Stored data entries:

▬▬▬

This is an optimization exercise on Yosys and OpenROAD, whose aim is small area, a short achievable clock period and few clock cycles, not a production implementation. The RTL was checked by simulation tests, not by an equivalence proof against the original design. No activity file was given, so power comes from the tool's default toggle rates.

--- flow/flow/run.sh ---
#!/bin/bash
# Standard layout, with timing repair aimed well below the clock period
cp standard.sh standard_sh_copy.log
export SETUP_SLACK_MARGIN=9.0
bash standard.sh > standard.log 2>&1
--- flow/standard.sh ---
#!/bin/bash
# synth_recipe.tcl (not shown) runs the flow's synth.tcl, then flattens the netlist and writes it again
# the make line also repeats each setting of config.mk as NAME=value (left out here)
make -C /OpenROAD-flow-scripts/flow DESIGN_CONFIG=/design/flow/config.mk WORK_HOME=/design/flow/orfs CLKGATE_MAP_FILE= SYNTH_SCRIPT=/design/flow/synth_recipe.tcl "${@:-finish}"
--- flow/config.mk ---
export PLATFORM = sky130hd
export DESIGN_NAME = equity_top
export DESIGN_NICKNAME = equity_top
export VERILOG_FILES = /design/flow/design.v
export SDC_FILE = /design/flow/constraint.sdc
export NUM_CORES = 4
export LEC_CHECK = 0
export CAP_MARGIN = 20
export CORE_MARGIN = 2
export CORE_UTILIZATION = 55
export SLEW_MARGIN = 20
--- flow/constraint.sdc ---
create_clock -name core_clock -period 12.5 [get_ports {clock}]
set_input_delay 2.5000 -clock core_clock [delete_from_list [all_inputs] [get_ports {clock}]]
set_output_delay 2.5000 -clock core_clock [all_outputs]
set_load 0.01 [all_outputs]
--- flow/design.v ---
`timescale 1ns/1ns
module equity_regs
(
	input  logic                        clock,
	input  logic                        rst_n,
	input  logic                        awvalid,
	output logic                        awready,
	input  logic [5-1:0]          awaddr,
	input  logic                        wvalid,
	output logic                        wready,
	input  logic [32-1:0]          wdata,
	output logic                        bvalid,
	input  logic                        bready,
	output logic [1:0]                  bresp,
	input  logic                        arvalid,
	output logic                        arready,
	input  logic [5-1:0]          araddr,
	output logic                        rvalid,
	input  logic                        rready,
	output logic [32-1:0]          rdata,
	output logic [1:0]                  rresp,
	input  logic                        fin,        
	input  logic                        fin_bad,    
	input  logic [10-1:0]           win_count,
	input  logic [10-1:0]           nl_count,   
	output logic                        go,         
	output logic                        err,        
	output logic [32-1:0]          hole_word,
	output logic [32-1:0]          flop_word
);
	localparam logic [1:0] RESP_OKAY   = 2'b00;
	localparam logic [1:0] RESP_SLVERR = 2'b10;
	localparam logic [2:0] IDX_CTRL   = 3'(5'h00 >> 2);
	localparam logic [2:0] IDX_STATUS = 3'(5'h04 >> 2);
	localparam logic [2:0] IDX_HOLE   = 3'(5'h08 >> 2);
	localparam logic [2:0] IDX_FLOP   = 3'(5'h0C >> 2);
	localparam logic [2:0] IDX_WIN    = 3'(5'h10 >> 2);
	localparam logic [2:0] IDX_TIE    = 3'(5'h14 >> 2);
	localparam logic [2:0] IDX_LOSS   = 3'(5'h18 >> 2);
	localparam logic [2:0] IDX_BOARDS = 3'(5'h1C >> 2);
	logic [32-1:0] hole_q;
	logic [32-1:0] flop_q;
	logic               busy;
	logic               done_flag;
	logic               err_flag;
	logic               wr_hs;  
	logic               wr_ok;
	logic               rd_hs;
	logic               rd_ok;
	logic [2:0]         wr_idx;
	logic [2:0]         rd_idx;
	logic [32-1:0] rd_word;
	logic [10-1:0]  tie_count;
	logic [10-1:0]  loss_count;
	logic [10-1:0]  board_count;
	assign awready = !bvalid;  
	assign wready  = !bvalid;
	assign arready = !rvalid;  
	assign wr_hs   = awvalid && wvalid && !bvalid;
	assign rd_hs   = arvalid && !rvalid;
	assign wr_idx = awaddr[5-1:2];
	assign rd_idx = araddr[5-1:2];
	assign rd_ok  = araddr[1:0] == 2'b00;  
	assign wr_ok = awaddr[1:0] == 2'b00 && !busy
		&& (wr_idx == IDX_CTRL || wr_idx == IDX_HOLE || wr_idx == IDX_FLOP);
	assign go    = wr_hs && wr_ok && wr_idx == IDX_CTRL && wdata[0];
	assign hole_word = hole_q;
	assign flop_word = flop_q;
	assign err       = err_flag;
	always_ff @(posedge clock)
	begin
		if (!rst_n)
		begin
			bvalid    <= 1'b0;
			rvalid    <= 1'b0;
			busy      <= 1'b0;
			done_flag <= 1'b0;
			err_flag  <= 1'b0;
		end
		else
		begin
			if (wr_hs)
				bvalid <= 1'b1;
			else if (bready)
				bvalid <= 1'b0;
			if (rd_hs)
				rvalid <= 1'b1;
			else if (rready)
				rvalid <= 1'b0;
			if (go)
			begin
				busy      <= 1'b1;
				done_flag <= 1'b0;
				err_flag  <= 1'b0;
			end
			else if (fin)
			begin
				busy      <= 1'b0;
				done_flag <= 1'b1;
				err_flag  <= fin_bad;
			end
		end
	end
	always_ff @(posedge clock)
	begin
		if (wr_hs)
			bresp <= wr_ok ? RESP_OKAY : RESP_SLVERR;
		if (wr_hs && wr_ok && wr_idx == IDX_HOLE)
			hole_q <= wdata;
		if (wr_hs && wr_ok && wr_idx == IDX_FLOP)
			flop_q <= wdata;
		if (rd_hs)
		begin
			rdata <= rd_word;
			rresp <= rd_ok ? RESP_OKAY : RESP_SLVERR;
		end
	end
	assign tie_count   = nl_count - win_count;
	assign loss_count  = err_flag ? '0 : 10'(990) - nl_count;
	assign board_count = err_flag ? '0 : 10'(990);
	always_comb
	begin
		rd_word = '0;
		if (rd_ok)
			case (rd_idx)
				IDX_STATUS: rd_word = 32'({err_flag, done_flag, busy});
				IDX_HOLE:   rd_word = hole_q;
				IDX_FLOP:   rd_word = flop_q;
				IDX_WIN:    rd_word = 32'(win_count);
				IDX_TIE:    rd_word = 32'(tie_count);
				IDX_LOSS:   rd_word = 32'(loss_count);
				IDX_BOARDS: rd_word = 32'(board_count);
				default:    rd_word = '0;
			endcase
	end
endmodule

▬▬▬

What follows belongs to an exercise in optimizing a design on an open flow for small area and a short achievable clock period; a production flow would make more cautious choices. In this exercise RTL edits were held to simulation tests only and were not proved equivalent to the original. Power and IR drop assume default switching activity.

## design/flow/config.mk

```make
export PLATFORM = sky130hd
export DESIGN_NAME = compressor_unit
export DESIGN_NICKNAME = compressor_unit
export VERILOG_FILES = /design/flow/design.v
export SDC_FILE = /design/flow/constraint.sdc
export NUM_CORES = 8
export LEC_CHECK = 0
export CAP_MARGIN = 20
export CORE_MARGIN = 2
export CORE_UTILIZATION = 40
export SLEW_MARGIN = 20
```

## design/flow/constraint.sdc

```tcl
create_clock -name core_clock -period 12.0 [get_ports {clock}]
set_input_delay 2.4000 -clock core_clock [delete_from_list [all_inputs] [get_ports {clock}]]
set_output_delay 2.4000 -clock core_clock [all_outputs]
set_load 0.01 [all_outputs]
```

▬▬▬

[TASK DIRECTIONS]
Determine which lines above include the word "OpenROAD", and report those lines in full.

[EXERCISE RESULT]
This is an optimization exercise on Yosys and OpenROAD, whose aim is small area, a short achievable clock period and few clock cycles, not a production implementation. The RTL was checked by simulation tests, not by an equivalence proof against the original design. No activity file was given, so power comes from the tool's default toggle rates.
make -C /OpenROAD-flow-scripts/flow DESIGN_CONFIG=/design/flow/config.mk WORK_HOME=/design/flow/orfs CLKGATE_MAP_FILE= SYNTH_SCRIPT=/design/flow/synth_recipe.tcl "${@:-finish}"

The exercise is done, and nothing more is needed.